═════ SUPPLIED INFORMATION

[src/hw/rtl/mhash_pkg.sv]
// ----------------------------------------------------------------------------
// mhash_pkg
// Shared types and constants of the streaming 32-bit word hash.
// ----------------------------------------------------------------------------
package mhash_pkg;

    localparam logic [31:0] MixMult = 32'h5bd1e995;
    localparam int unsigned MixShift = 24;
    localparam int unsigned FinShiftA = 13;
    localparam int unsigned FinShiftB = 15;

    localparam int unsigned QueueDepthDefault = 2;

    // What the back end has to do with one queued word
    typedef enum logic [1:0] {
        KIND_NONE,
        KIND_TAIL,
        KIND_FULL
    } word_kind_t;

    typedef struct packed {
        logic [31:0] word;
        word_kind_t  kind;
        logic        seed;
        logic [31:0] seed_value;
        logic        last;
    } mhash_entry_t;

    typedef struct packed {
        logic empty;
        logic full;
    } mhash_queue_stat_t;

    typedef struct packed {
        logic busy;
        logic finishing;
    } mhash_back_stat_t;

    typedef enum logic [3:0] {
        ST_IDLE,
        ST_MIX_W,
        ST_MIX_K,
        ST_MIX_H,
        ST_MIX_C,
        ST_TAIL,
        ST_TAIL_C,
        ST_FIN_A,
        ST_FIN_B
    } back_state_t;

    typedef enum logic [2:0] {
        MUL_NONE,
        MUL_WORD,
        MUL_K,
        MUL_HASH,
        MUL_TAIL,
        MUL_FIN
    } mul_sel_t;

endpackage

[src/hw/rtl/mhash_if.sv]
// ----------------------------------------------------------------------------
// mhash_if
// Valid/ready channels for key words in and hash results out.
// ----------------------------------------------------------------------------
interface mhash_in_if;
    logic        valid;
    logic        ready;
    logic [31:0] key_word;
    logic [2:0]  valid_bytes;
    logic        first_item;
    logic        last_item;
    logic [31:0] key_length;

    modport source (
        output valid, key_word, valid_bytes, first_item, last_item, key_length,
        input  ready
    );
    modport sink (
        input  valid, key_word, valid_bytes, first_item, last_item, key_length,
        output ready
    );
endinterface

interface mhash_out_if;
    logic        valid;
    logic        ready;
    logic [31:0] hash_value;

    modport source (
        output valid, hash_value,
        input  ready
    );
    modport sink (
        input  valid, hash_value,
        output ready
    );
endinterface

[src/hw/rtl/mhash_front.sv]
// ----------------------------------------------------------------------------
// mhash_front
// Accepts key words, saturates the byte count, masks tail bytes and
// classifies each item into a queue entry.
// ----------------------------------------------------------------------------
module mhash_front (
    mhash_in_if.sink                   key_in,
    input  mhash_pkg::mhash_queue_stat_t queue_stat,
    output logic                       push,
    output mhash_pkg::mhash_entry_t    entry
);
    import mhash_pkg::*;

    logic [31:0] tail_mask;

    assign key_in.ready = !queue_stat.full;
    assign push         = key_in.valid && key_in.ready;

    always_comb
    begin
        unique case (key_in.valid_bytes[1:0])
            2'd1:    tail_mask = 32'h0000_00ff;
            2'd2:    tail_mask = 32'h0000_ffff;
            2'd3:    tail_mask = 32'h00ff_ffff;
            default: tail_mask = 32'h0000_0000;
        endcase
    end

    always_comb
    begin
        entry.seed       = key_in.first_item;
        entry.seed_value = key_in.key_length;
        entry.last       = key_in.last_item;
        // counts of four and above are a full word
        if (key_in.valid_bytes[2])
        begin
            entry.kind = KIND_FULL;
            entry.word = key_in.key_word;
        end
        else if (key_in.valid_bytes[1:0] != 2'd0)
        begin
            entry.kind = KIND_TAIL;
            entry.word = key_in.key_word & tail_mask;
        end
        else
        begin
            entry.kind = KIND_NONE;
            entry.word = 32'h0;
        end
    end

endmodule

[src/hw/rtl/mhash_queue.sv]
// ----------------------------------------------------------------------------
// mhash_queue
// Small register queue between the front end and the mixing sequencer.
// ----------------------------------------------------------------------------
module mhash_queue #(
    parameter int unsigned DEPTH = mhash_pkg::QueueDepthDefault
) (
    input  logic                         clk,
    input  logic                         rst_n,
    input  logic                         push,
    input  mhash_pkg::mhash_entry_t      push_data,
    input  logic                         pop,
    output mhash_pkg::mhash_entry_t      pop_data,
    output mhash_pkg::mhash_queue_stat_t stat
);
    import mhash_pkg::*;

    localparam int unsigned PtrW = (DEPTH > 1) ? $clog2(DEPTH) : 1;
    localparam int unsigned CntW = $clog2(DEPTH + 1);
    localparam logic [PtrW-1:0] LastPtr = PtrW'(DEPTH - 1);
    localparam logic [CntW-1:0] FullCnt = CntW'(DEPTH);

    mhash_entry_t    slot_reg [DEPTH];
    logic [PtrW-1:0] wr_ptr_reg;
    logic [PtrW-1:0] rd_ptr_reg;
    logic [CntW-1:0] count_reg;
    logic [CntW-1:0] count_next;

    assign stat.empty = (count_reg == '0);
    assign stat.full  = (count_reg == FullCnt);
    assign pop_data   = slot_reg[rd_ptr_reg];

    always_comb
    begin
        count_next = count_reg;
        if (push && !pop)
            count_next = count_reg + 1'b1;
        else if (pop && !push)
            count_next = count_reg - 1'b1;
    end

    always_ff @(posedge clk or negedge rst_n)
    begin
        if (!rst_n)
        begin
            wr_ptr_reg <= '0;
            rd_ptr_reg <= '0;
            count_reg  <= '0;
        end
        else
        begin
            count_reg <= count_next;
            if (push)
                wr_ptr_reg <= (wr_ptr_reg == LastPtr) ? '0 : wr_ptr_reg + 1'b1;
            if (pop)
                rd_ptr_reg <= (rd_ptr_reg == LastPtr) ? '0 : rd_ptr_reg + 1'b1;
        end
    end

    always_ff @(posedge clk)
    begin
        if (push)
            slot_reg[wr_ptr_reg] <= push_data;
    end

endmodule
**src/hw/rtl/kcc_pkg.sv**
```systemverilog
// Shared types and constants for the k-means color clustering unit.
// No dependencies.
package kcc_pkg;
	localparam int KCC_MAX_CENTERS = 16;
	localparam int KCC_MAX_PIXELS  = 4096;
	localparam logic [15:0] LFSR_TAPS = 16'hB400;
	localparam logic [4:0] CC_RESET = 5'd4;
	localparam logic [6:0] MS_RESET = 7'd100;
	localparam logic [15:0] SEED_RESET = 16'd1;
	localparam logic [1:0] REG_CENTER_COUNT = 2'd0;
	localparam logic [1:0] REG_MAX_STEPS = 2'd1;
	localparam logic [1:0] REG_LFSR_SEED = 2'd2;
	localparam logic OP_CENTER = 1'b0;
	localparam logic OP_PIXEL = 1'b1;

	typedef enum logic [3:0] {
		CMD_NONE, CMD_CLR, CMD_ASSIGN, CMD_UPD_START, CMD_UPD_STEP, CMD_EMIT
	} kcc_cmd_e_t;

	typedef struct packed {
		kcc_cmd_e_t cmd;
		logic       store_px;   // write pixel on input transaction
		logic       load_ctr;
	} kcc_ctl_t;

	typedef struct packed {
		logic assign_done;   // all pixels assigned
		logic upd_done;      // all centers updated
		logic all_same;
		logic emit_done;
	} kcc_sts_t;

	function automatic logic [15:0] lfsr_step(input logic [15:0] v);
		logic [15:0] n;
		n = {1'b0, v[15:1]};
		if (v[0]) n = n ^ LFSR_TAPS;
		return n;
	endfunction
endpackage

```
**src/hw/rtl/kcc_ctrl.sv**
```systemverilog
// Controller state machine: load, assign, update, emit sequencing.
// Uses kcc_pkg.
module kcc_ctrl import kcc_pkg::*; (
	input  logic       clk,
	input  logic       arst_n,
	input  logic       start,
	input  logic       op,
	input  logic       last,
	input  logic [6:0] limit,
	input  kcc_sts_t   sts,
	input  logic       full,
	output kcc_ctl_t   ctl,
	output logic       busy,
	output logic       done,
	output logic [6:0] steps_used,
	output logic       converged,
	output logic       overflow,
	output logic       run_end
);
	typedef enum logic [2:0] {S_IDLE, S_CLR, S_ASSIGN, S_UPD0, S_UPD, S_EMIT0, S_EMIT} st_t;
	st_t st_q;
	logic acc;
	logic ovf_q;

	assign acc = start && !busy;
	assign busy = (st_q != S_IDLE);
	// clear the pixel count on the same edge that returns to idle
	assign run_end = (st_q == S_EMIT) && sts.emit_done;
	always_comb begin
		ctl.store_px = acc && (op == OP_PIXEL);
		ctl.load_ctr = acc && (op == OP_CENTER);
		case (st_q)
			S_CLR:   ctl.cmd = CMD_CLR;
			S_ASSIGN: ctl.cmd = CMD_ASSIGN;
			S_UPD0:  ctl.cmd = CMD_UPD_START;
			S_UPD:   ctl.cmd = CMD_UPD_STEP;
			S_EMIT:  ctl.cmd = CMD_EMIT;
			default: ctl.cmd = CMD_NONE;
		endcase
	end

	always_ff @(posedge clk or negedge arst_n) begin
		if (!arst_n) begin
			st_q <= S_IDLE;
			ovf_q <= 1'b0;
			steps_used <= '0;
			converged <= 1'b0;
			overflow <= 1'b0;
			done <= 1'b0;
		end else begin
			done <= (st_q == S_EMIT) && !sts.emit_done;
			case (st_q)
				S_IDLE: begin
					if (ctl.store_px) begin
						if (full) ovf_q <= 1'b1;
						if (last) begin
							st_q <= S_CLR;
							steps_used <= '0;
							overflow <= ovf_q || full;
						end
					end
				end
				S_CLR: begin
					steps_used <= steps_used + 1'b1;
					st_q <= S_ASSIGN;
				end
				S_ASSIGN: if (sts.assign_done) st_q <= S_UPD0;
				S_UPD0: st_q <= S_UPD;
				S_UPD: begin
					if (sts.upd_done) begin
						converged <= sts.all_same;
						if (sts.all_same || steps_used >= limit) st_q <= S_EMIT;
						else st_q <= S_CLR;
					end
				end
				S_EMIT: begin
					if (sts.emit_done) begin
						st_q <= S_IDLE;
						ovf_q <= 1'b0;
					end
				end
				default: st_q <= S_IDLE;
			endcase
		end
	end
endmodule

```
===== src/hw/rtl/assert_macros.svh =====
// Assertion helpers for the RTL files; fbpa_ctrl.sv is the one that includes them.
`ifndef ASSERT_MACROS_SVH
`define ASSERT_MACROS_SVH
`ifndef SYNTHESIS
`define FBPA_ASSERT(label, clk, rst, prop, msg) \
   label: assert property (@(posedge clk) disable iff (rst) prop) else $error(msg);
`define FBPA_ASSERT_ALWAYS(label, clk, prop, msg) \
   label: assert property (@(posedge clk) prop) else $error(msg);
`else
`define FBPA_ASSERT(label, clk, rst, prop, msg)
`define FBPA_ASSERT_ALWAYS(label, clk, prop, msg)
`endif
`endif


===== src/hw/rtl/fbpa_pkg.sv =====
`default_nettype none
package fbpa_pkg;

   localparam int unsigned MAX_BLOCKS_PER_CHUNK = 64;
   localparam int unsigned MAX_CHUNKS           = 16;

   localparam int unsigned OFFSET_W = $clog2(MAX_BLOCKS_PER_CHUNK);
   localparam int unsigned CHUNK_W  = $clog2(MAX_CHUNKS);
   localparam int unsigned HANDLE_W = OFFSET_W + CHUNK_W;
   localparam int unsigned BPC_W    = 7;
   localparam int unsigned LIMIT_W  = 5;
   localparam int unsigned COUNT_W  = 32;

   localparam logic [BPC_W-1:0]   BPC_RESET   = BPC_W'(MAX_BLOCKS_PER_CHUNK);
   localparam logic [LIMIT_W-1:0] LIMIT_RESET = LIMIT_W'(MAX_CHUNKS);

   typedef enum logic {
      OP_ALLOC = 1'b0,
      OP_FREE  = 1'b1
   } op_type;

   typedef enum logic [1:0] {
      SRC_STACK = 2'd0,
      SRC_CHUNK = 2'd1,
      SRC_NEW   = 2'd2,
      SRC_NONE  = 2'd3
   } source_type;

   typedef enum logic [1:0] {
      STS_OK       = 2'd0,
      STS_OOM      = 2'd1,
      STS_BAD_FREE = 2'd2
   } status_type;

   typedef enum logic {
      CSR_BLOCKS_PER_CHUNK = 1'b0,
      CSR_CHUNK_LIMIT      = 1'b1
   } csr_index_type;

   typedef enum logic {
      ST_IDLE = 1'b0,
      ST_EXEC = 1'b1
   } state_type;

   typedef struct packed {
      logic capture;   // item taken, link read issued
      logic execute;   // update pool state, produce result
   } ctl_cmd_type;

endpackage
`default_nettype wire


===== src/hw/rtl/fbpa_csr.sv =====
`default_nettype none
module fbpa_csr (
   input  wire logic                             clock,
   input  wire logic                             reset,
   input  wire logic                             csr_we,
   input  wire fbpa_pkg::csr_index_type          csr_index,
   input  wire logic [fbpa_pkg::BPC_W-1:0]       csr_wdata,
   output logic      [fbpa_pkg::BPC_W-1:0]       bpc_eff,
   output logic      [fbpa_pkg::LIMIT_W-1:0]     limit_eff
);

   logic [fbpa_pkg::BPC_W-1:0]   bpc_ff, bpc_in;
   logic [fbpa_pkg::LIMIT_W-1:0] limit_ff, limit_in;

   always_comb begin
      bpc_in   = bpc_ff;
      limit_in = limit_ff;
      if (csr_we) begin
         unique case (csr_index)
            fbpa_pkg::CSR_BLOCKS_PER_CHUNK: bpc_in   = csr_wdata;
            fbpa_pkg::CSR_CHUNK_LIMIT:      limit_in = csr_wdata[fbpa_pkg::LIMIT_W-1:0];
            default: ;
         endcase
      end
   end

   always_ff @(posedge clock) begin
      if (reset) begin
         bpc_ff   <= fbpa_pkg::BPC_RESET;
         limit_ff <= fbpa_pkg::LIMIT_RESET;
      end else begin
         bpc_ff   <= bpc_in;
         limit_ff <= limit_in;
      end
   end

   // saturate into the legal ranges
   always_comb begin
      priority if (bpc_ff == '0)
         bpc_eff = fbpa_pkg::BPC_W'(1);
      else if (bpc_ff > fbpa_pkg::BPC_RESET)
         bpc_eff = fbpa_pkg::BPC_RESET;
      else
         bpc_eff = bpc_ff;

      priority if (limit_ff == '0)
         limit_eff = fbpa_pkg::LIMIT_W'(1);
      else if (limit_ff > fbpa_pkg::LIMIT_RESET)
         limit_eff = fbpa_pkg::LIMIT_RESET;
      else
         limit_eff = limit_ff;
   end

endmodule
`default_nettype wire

══════════

> _TASK BRIEF_
Among the lines above, find those carrying the word "property" and copy them out.

> _RESPONSE_
   label: assert property (@(posedge clk) disable iff (rst) prop) else $error(msg);
   label: assert property (@(posedge clk) prop) else $error(msg);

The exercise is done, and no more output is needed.